__Required work__: Wherever the string "metal" appears in the listing, copy that line.

### Dataset content

**src/rtl/fe_pkg.sv**
```systemverilog
package fe_pkg;
  typedef enum logic [1:0] {
    OP_TAKE  = 2'b00,
    OP_PUT   = 2'b01,
    OP_PEEK  = 2'b10,
    OP_CLEAR = 2'b11
  } fe_op_e;
endpackage

```
**src/rtl/fe_tag_array.sv**
```systemverilog
module fe_tag_array #(
  parameter int DEPTH = 16,
  localparam int AW = $clog2(DEPTH)
) (
  input  logic             clk_i,
  input  logic             rst_ni,
  input  logic             set_en_i,
  input  logic [AW-1:0]    set_idx_i,
  input  logic             clr_en_i,
  input  logic [AW-1:0]    clr_idx_i,
  output logic [DEPTH-1:0] tags_o
);
  for (genvar g = 0; g < DEPTH; g++) begin : g_tag
    always_ff @(posedge clk_i or negedge rst_ni) begin
      if (!rst_ni)                                    tags_o[g] <= 1'b0;
      else if (set_en_i && set_idx_i == AW'(g))       tags_o[g] <= 1'b1;
      else if (clr_en_i && clr_idx_i == AW'(g))       tags_o[g] <= 1'b0;
    end
  end


  set_clr_excl_chk: assert property (@(posedge clk_i) disable iff (!rst_ni)
    !(set_en_i && clr_en_i && set_idx_i == clr_idx_i));
endmodule

```
**src/rtl/fe_data_array.sv**
```systemverilog
module fe_data_array #(
  parameter int DEPTH = 16,
  parameter int DW    = 16,
  localparam int AW = $clog2(DEPTH)
) (
  input  logic          clk_i,
  input  logic          we_i,
  input  logic [AW-1:0] widx_i,
  input  logic [DW-1:0] wdata_i,
  input  logic [AW-1:0] ridx_i,
  output logic [DW-1:0] rdata_o
);
  logic [DW-1:0] mem_q [DEPTH];

  always_ff @(posedge clk_i) begin
    if (we_i) mem_q[widx_i] <= wdata_i;
  end

  assign rdata_o = mem_q[ridx_i];
endmodule

```
**src/rtl/fe_clear_seq.sv**
```systemverilog
module fe_clear_seq #(
  parameter int DEPTH = 16,
  localparam int AW = $clog2(DEPTH)
) (
  input  logic          clk_i,
  input  logic          rst_ni,
  input  logic          start_i,
  output logic          busy_o,
  output logic [AW-1:0] idx_o
);
  localparam logic [AW-1:0] LastIdx = AW'(DEPTH - 1);

  always_ff @(posedge clk_i or negedge rst_ni) begin
    if (!rst_ni) begin
      busy_o <= 1'b0;
      idx_o  <= '0;
    end else if (busy_o) begin
      if (idx_o == LastIdx) busy_o <= 1'b0;
      else                  idx_o  <= idx_o + 1'b1;
    end else if (start_i) begin
      busy_o <= 1'b1;
      idx_o  <= '0;
    end
  end


  sweep_step_chk: assert property (@(posedge clk_i) disable iff (!rst_ni)
    busy_o && $past(busy_o) |-> idx_o == $past(idx_o) + 1'b1);

  sweep_start_chk: assert property (@(posedge clk_i) disable iff (!rst_ni)
    $rose(busy_o) |-> idx_o == '0);
endmodule

```
**src/rtl/fe_sync_mem.sv**
```systemverilog
module fe_sync_mem #(
  parameter int DEPTH = 16,
  parameter int DW    = 16,
  parameter int CW    = 2,
  localparam int AW = $clog2(DEPTH)
) (
  input  logic          clk_i,
  input  logic          rst_ni,
  input  logic          req_valid_i,
  input  logic [1:0]    req_op_i,
  input  logic [AW-1:0] req_addr_i,
  input  logic [DW-1:0] req_wdata_i,
  input  logic [CW-1:0] req_ctx_i,
  output logic          busy_o,
  output logic          rd_valid_o,
  output logic [DW-1:0] rd_data_o,
  output logic          fault_o,
  output logic [1:0]    fault_op_o,
  output logic [AW-1:0] fault_addr_o,
  output logic [CW-1:0] fault_ctx_o,
  output logic          release_o,
  output logic [AW-1:0] release_addr_o
);
  import fe_pkg::*;

  logic [DEPTH-1:0] tags;
  logic [DW-1:0]    rdata;
  logic [AW-1:0]    sweep_idx;
  logic             busy;
  logic             acc, full_hit;
  logic             take_ok, put_ok, peek_ok, clr_start, bad;
  fe_op_e           op;

  assign op       = fe_op_e'(req_op_i);
  assign acc      = req_valid_i && !busy;
  assign full_hit = tags[req_addr_i];

  assign take_ok   = acc && op == OP_TAKE && full_hit;
  assign put_ok    = acc && op == OP_PUT  && !full_hit;
  assign peek_ok   = acc && op == OP_PEEK && full_hit;
  assign clr_start = acc && op == OP_CLEAR;
  assign bad       = acc && ((op == OP_TAKE && !full_hit) ||
                             (op == OP_PUT  &&  full_hit) ||
                             (op == OP_PEEK && !full_hit));

  fe_clear_seq #(.DEPTH(DEPTH)) u_seq (
    .clk_i   (clk_i),
    .rst_ni  (rst_ni),
    .start_i (clr_start),
    .busy_o  (busy),
    .idx_o   (sweep_idx)
  );

  fe_tag_array #(.DEPTH(DEPTH)) u_tags (
    .clk_i     (clk_i),
    .rst_ni    (rst_ni),
    .set_en_i  (put_ok),
    .set_idx_i (req_addr_i),
    .clr_en_i  (take_ok || busy),
    .clr_idx_i (busy ? sweep_idx : req_addr_i),
    .tags_o    (tags)
  );

  fe_data_array #(.DEPTH(DEPTH), .DW(DW)) u_data (
    .clk_i   (clk_i),
    .we_i    (put_ok || busy),
    .widx_i  (busy ? sweep_idx : req_addr_i),
    .wdata_i (busy ? '0 : req_wdata_i),
    .ridx_i  (req_addr_i),
    .rdata_o (rdata)
  );

  always_ff @(posedge clk_i or negedge rst_ni) begin
    if (!rst_ni) begin
      rd_valid_o     <= 1'b0;
      rd_data_o      <= '0;
      fault_o        <= 1'b0;
      fault_op_o     <= '0;
      fault_addr_o   <= '0;
      fault_ctx_o    <= '0;
      release_o      <= 1'b0;
      release_addr_o <= '0;
    end else begin
      rd_valid_o <= take_ok || peek_ok;
      fault_o    <= bad;
      release_o  <= put_ok;
      if (take_ok || peek_ok) rd_data_o <= rdata;
      if (bad) begin
        fault_op_o   <= req_op_i;
        fault_addr_o <= req_addr_i;
        fault_ctx_o  <= req_ctx_i;
      end
      if (put_ok) release_addr_o <= req_addr_i;
    end
  end

  assign busy_o = busy;


  rel_full_chk: assert property (@(posedge clk_i) disable iff (!rst_ni)
    release_o |-> tags[release_addr_o]);

  take_empties_chk: assert property (@(posedge clk_i) disable iff (!rst_ni)
    acc && op == OP_TAKE && full_hit |=> !tags[$past(req_addr_i)] && rd_valid_o);

  peek_keeps_chk: assert property (@(posedge clk_i) disable iff (!rst_ni)
    acc && op == OP_PEEK && full_hit |=> tags[$past(req_addr_i)]);

  fault_excl_chk: assert property (@(posedge clk_i) disable iff (!rst_ni)
    fault_o |-> !rd_valid_o && !release_o);

  fault_keeps_tag_chk: assert property (@(posedge clk_i) disable iff (!rst_ni)
    fault_o |-> tags[fault_addr_o] == $past(tags[fault_addr_o]));

  clear_done_chk: assert property (@(posedge clk_i) disable iff (!rst_ni)
    $fell(busy) |-> tags == '0);

  busy_quiet_chk: assert property (@(posedge clk_i) disable iff (!rst_ni)
    busy && req_valid_i |=> !rd_valid_o && !fault_o && !release_o);
endmodule

```
**config.mk**
```make
export PLATFORM = sky130hd
export DESIGN_NAME = fe_sync_mem
export DESIGN_NICKNAME = d
export VERILOG_FILES = /design/src/rtl/fe_pkg.sv /design/src/rtl/fe_tag_array.sv /design/src/rtl/fe_data_array.sv /design/src/rtl/fe_clear_seq.sv /design/src/rtl/fe_sync_mem.sv
export SDC_FILE = /design/constraint.sdc
export NUM_CORES = 1
export LEC_CHECK = 0
export BUFFER_PORTS_ARGS = -buffer_cell sky130_fd_sc_hd__buf_2
export CAP_MARGIN = 20
export CORE_UTILIZATION = 45
export DETAILED_ROUTE_END_ITERATION = 8
export RECOVER_POWER = 50
export SLEW_MARGIN = 20
export SYNTH_ARGS = -nofsm -noshare
export SYNTH_HDL_FRONTEND = slang
export SYNTH_HIERARCHICAL = 1
export SYNTH_SLANG_ARGS = --single-unit
export TNS_END_PERCENT = 10
```
**constraint.sdc**
```tcl
create_clock -name clk_i -period 4.4 [get_ports clk_i]
set_input_delay 0.44 -clock clk_i [delete_from_list [all_inputs] [get_ports clk_i]]
set_output_delay 0.44 -clock clk_i [all_outputs]
set_load 0.1 [all_outputs]
```
# After elaboration in Yosys (flattened, before gate mapping)
# Memories as Yosys holds them, arrays and structs flattened. A register that Yosys moved wholly into a read port is not among the register bits.
# Cells that the tools add are included.
word_totals:
  ff_bits: 36
  ram_bits: 256
  input_bits: 27
  out_inout_bits: 32
  word_cells: 180
  memories: 1
op_classes:
  addsub: 1
  order_cmp: 1
  n_eq_ne: 35
  n_mux: 44
  reduce_logical: 73
memory_table:
  columns: ["memory", "words", "width", "rd", "rd_clocked_by_memory_dff", "wr", "line_no", "rtl"]
  rows:
  - ["u_data.mem_q", 16, 16, 1, 1, 1, "fe_data_array.sv:13", "logic [DW-1:0] mem_q [DEPTH];"]
op_table:
  columns: ["operator", "count"]
  rows:
  - ["$eq 4x4->1 const B", 17]
  - ["$logic_and 1x1->1", 44]
  - ["$mux 1", 38]
  - ["$reduce_bool 2->1", 17]
  - ["$eq 4x3->1 const B", 8]
  - ["$eq 4x2->1 const B", 4]
  - ["$mux 16", 1]
  - ["$mux 4", 4]
  - ["$eq 4x1->1 const B", 2]
  - ["$logic_not 4->1", 2]
  - ["$logic_or 1x1->1", 5]
  - ["$lt 4x5->1 const B", 1]
  - ["$add 4x1->4 const B", 1]
  - ["$bmux 1 s4", 1]
  - ["$eq 2x2->1 const B", 2]
  - ["$logic_not 1->1", 3]
  - ["$eq 2x1->1 const B", 1]
  - ["$logic_not 2->1", 1]
  - ["$ne 2x2->1 const B", 1]
  - ["$reduce_and 2->1", 1]

# Longest topological paths before layout
# Gate-level depths: netlist of run 1.
depth:
  ltp_word: 8
  ltp_mapped: 11
  depth_no_buf: 8

# Modules after synthesis
# The synthesis of run 1 kept the hierarchy.
by_module_without_submodules:
  columns: ["module", "instances", "cells_each", "area_per_inst_um2", "seq_area_each_um2"]
  rows:
  - ["fe_data_array", 1, 416, 9723.1, 7687.4]
  - ["fe_sync_mem", 1, 116, 1564.0, 775.7]
  - ["fe_tag_array", 1, 64, 665.6, 400.4]
  - ["fe_clear_seq", 1, 28, 259.0, 125.1]

# Worst setup path after synthesis of run 1
# No wires, ideal clock.
synth_path:
  kind: "input to register"
  from: "input req_addr_i[0]"
  to: "memory u_data.mem_q[0][0] (enable)"
  setup_time_ns: 0.409
  arrival_ns: 3.671
  required_time_ns: 3.991
  slack_ns: 0.320
  stages: 8
  path_buffers: 1
  cell_sequence: "buf_2 mux4_2 mux2i_4 mux2i_2 nor2_1 or2_2 or3b_2 nor3_1"
synth_via:
  elab_chain_len: 7
  elab_cells_between_ends: 8
  cone_classes: "mux: 5; reduce/logical: 3"
synth_rtl:
  columns: ["element", "line_no", "rtl"]
  rows:
  - ["start: declaration", "fe_sync_mem.sv:11", "input logic [AW-1:0] req_addr_i,"]
  - ["$bmux 1 s4", "fe_sync_mem.sv:36", "assign full_hit = tags[req_addr_i];"]
  - ["$mux 1 (not written as such)", "fe_sync_mem.sv:36", null]
  - ["$logic_not 1->1", "fe_sync_mem.sv:39", "assign put_ok = acc && op == OP_PUT && !full_hit;"]
  - ["$logic_and 1x1->1", "fe_sync_mem.sv:39", null]
  - ["net put_ok", "fe_sync_mem.sv:31", "logic take_ok, put_ok, peek_ok, clr_start, bad;"]
  - ["$logic_or 1x1->1", "fe_sync_mem.sv:66", ".we_i (put_ok || busy),"]
  - ["$mux 1", "fe_data_array.sv:16", "if (we_i) mem_q[widx_i] <= wdata_i;"]
  - ["$mux 1 (not written as such)", "fe_data_array.sv:16", null]
  - ["end: declaration", "fe_data_array.sv:13", null]
# The timed path passes the listed nets, and every way through them passes these cells. The select of a mux whose other input is x is not followed.

# Worst setup path in the final report of run 1
layout_path:
  from: "register u_seq.busy_o"
  to: "memory u_data.mem_q[10][3] (enable)"
layout_via:
  elab_chain_len: 7
  elab_cells_between_ends: 8
  cone_classes: "mux: 3; reduce/logical: 5"
layout_rtl:
  columns: ["element", "line_no", "rtl"]
  rows:
  - ["start: declaration", "fe_clear_seq.sv:8", "output logic busy_o,"]
  - ["start signal: assignment", "fe_clear_seq.sv:15", "busy_o <= 1'b0;"]
  - ["start signal: assignment", "fe_clear_seq.sv:18", "if (idx_o == LastIdx) busy_o <= 1'b0;"]
  - ["start signal: assignment", "fe_clear_seq.sv:21", "busy_o <= 1'b1;"]
  - ["$logic_not 1->1", "fe_sync_mem.sv:35", "assign acc = req_valid_i && !busy;"]
  - ["$logic_and 1x1->1", "fe_sync_mem.sv:35", null]
  - ["$logic_and 1x1->1 (2 in series)", "fe_sync_mem.sv:39", null]
  - ["$logic_or 1x1->1", "fe_sync_mem.sv:66", null]
  - ["$mux 1", "fe_data_array.sv:16", null]
  - ["$mux 1 (not written as such)", "fe_data_array.sv:16", null]
# Parallel ways exist; a longest one is shown, timed or not.

==> flow_metrics.tcl, run 1 <==
set metrics [dict create \
    finalHoldViolCount 0 \
    clkTransAtPathRegs_ps 60 \
    cellLeakagePower_nw 4.944 \
    cts_max_path_buffers 3 \
    dpl.hpwl_um 15710 \
    power.density_nw_per_um2 646.6 \
    rsz0062_at_grt "false" \
    die_width_um 166.7 \
    port_buffers 58 \
    power_switching_share 0.3319 \
    synthFlopType "edfxtp_1" \
    core_um2 26350 \
    holdCritPathClass "in -> reg" \
    synth.area.top_cells "edfxtp_1 (63%), mux4_2 (11%), dfrtp_1 (11%)" \
    intPower_mw 6.091 \
    total_power_mw 9.116 \
    cts_resized 0 \
    synth_seq_area_share 0.7361 \
    clkPwrFrac 0.305 \
    netlist_instances 624 \
    post-route-period-util 0.7550 \
    maxCapViolCount 1 \
    critical_path_required_ps 4620 \
    hold_buffers 0 \
    tritoncts "built" \
    h-tree-depth 2 \
    seqPwrFrac 0.451 \
    critPathKind "reg -> reg" \
    drive_gt1_frac 0.2750 \
    drt-total-wl_um 26750 \
    tightest_slew_ps 3303 \
    via_per_inst 5.871 \
    drv_slew 53 \
    synth-seq-cells 308 \
    grt_overflow 0 \
    final_nets 751 \
    critical_path_arrival_ps 3540 \
    cts_root_buffer "clkbuf_16" \
    cts-buffers-inserted 34 \
    vdd_drop_max_mv 0.4279 \
    synth_fp_nets 652 \
    row_count 59 \
    place_area_um2 13050 \
    io_pins 59 \
    wire_per_inst_um 24.68 \
    start_util 0.4634 \
    p_sw_mw 3.026 \
    grt_pass1_vias 6628 \
    yosys_warnings 6 \
    status "complete, but fails checks" \
    combPwrFrac 0.243 \
    worst_clock_skew_ps 16.64 \
    die_y_um 166.7 \
    netlist.area_leader.share 0.6295 \
    synth_edf_count 256 \
    violations "capacitance limit, slew limit" \
    clk_latency_ps 510 \
    drt_pass1_iterations 4 \
    area_delta_synth_final_pct 15.46 \
    antenna_found_initial 0 \
    critPathLaunchType "flip-flop" \
    fmax_ghz 0.3010 \
    tns_ps 0 \
    syn_avg_cell_area_um2 19.57 \
    ant_nets 0 \
    synth_cell_types 45 \
    end_kind "flip-flop" \
    netlist_area_um2 12210 \
    die_area_um2 27800 \
    grt_first_pass_wirelength_um 40610 \
    reg2regPathDepth 5 \
    critPathMaxFanout 20 \
    final_cell_area_um2 14100 \
    grt_max_degree 53 \
    postCtsSetupBuffers 0 \
    holdPathStages 2 \
    synth_area_leader_cell "edfxtp_1" \
    gp_congestion 0.8871 \
    route.vias.total 6364 \
    num_antenna_cells 0 \
    slew_headroom -1.202 \
    drt_iter0_drc 514 \
    post-route-drc-count 0 \
    cts_sinks 308 \
    async_reset_ff_frac 0.1688 \
    setup_violations 0 \
    grtUsageTotal 0.1989 \
    min_period_ps 3322 \
]
path summary, 6_finish.rpt:
path | from | endpoint | slack [ps]
max | u_seq/busy_o | u_data/mem_q[10][3] | 1080
min | req_ctx_i[0] | fault_ctx_o[0] | 160
max reg2reg | u_seq/busy_o | u_data/mem_q[10][3] | 1080
min reg2reg | rd_data_o[0] | rd_data_o[0] | 490
max in group asynchronous | rst_ni | rd_data_o[7] | 1410
min in group asynchronous | rst_ni | rd_data_o[0] | 1150
sequential cells by signal (all words and copies together) (netlist names):
signal	count
fault_o	1
release_o	1
release_addr_o	4
fault_ctx_o	2
fault_addr_o	4
u_tags/tags_o	16
fault_op_o	2
rd_valid_o	1
u_data/mem_q	256
u_seq/busy_o	1
u_seq/idx_o	4
rd_data_o	16
through the flow:
step,setup slack [ps],hold WS [ps],utilization,std cells
2_1_floorplan,320.1,144.4,-,624
3_3_place_gp,915.0,470.5,0.4950,1021
3_5_place_dp,854.9,478.9,0.4951,1021
4_1_cts,1131,118.8,0.5372,1083
5_1_grt,741.7,149.4,0.5350,1084
6_report,1078,156.4,0.5350,1084
worst max-delay path: stages (launching register included):
cell      delay, ps
dfrtp_1         760
clkbuf_1        610
mux2_2          520
nand2b_1        270
nor2_2          550
buf_4           300
power by group through the flow:
| stage | combinational [mW] | sequential (mW) | clock [mW] |
|---|---|---|---|
| final | 2.22 | 4.12 | 2.78 |
| after global routing | 2.35 | 4.17 | 2.95 |
| after CTS | 2.27 | 4.12 | 2.84 |
| after detailed placement | 2.27 | 4.17 | 0 |
| after global placement | 2.21 | 4.14 | 0 |
| after floorplan | 0.905 | 4.85 | 0 |
cells by family after synthesis:
family                   share of synthesized area
flip-flops                                  0.7361
AND/OR/NAND/NOR                            0.04375
multiplexers                                0.1624
AO/OA/AOI/OAI                              0.04109
buffers and inverters                      0.01496
XOR/XNOR                                 0.0007173
adder cells (fa/ha/maj)                   0.001024
metal layers:
metal / global-route usage / share of wire
met5: 0 / 0
met1: 0.2858 / 0.46
met4: 0.07649 / 0.033
met2: 0.3080 / 0.46
met3: 0.03137 / 0.051
synth_stat cells, types with 2 or more instances:
library cell and instances:
a21oi_1 3, nor2b_1 21, mux2_2 7, buf_6 6
a31oi_1 2, nand3b_1 6, mux2_1 13, mux2_4 8
edfxtp_1 256, and3_1 2, nor3_1 6, nand2_1 27
a22oi_1 32, clkbuf_1 10, dfrtp_1 52, nor2_1 18
inv_1 4, buf_2 5, mux2i_4 2, buf_1 4
o21ai_0 27, nand3_1 6, and2_1 2, or2_1 2
mux4_1 10, o21ai_1 10, nand2b_1 6, buf_4 3
mux4_2 58
area by class of cell:
cell class	instances	area (µm²)
inverter	4	15.01
tap	335	419.2
sequential	308	8989
multi-input combinational	284	3078
timing repair buffer	91	490.5
fill	2077	12250
clock buffer	39	890.9
clock inverter	23	217.7
cells in the final DEF, fill, tap and decap left out, types with 21 or more instances in the layout:
cell / netlist / routed
buf_2: 5 / 26
nor2b_1: 21 / 21
dfrtp_1: 52 / 52
mux4_2: 58 / 58
clkbuf_1: 10 / 39
clkbuf_16: 0 / 35
edfxtp_1: 256 / 256
o21ai_0: 27 / 27
buf_4: 3 / 29
nand2_1: 27 / 27
a22oi_1: 32 / 32
(Power assumes the default switching activity.)
==> inputs of run 2 (changes only) <==
clock period = 3.4 ns   (was 4.4 ns; I/O delays follow)
==> run 2 against run 1 <==
Net effect: the flow still finishes with violations (capacitance limit, slew limit); register-to-register slack worse by 840 ps; final cell count is 0.74% higher; setup slack worse by 840 ps; global-route usage hardly changed; clock power is 17% higher; utilization is 0.052 points higher; sequential share of layout area is 0.062 points lower; clock skew is 8.2 ps lower; die area stayed put; largest power group unchanged.
==> flow_metrics.tcl, run 2 (synthesized netlist as in run 1, its figures left out) <==
set metrics [dict create \
    status "complete, but fails checks" \
    violations "capacitance limit, slew limit" \
    core_um2 26350 \
    drv_slew 44 \
    fmax_ghz 0.3164 \
    final_common_cell "edfxtp_1" \
    reg2reg_slack_ps 240 \
    cts-buffers-inserted 31 \
    die_y_um 166.7 \
    regMostFlops "u_data/mem_q" \
    port_buffers 58 \
    cts_sinks 308 \
    end_kind "flip-flop" \
    post-route-drc-count 0 \
    critPathMaxFanout 9 \
    antenna_found_initial 0 \
    seqCellArea_um2 8989 \
    die_width_um 166.7 \
    row_count 59 \
    final_nets 761 \
    largest_reg_flops 256 \
    maxCapViolCount 1 \
    finalHoldViolCount 0 \
    min_period_ps 3161 \
    dpl.hpwl_um 16620 \
    grt_overflow 0 \
    critPathLaunchType "flip-flop" \
    use_met1 0.2802 \
    clk_latency_ps 540 \
    tritoncts "built" \
    cp-endpoint "u_data/mem_q[4][3]" \
    grt_max_degree 60 \
    critical_path_arrival_ps 3410 \
    grt_pass1_vias 6758 \
    drive_gt1_frac 0.2668 \
    critPathLaunch "u_tags/tags_o[11]" \
    power.density_nw_per_um2 818.5 \
    via_per_inst 5.850 \
    top_usage_layer "met2" \
    die_area_um2 27800 \
    drt_iter0_drc 565 \
    dp_cells 1032 \
    h-tree-depth 1 \
    setup_violations 0 \
    clkTransAtPathRegs_ps 60 \
    drt_pass1_iterations 5 \
    use_met2 0.3241 \
    reg2regPathDepth 8 \
    multi_input_area_um2 3084 \
    nFillCells 2064 \
    met3_usage 0.03588 \
    cts_max_path_buffers 3 \
    grt_first_pass_wirelength_um 41080 \
    layout.cells.non_filler 1092 \
    slew_headroom -0.6304 \
    gp_congestion 0.8441 \
    holdCritPathClass "in -> reg" \
    r2r_start "u_tags/tags_o[11]" \
    drt-total-wl_um 26870 \
    cts_resized 0 \
    rsz0062_at_grt "false" \
    num_antenna_cells 0 \
    vdd_drop_max_mv 0.4318 \
    post-route-period-util 0.9297 \
    critPathKind "reg -> reg" \
    reg_top3 "u_data/mem_q (256), rd_data_o (16), u_tags/tags_o (16)" \
    tns_ps 0 \
    area_delta_synth_final_pct 15.57 \
    final_cell_mix "edfxtp_1 (256), mux4_2 (58), dfrtp_1 (52)" \
    ant_nets 0 \
    rr_endpoint "u_data/mem_q[4][3]" \
    cellLeakagePower_nw 4.922 \
    cts_root_buffer "clkbuf_16" \
    start_util 0.4634 \
    worst_clock_skew_ps 8.392 \
    grtUsageTotal 0.1993 \
    io_pins 59 \
    wire_per_inst_um 24.61 \
    postLayoutCoreUtil 0.5355 \
    tightest_slew_ps 2446 \
    hold_slack_ps 62.51 \
    critical_path_required_ps 3650 \
    route.vias.total 6388 \
]
## run 2: changes by cell type in the layout (fill, tap and decap cells not counted), sizes merged
cell and delta:
buf +6, clkinv -3, dlygate4sd3 +3, clkinvlp +2, clkbuf +1, inv -1
## run 2: cell type report
| class | instances | share of cell area |
|---|---|---|
| sequential | 308 | 0.6369 |
| multi-input combinational | 284 | 0.2185 |
| clock buffer | 36 | 0.05629 |
| timing repair buffer | 104 | 0.04486 |
| tap | 335 | 0.02970 |
| clock inverter | 21 | 0.01268 |
| inverter | 4 | 0.001064 |
## run 2: worst min path at each step
| stage | slack (ps) | depth (start not counted) | endpoint | startpoint |
|---|---|---|---|---|
| after global placement | 470 | 1 | rd_data_o[15] | rd_data_o[15] |
| after detailed placement | 470 | 1 | fault_op_o[1] | fault_op_o[1] |
| final | 60 | 3 | fault_op_o[1] | req_op_i[1] |
| after CTS | 40 | 3 | fault_op_o[1] | req_op_i[1] |
| after global routing | 60 | 3 | fault_op_o[1] | req_op_i[1] |
| after floorplan | 40 | 0 | fault_addr_o[0] | rst_ni |
## run 2: routing by layer
layer / routed length [µm] / vias to the layer above / share of wire
met5: 0 / - / 0
met4: 450 / 0 / 0.017
met3: 1745 / 31 / 0.065
met2: 12950 / 243 / 0.48
met1: 11730 / 3363 / 0.44
li1: - / 2751 / -
## run 2: worst max-delay path: stages, from the launching register on
cell	delay, ps
dfrtp_1	380
mux4_2	480
mux2i_1	240
mux2i_2	110
nor2_1	170
or2_2	170
nand3b_1	210
nor3_2	790
buf_4	310
## run 2: metrics by stage
stage	setup WS [ps]	total power [mW]	area, µm²
after floorplan	-241.4	7.466	12230
after global placement	99.89	8.354	13190
after detailed placement	91.94	8.457	13190
after CTS	254.1	11.71	14190
after global routing	11.44	12.00	14110
final	239.2	11.55	14110
## run 2: timing repair
item,4_1_cts,5_1_grt
setup buffers,0,0
hold buffers,3,0
hold endpoints to repair,40,0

######

__Your solution__:
metal layers:
metal / global-route usage / share of wire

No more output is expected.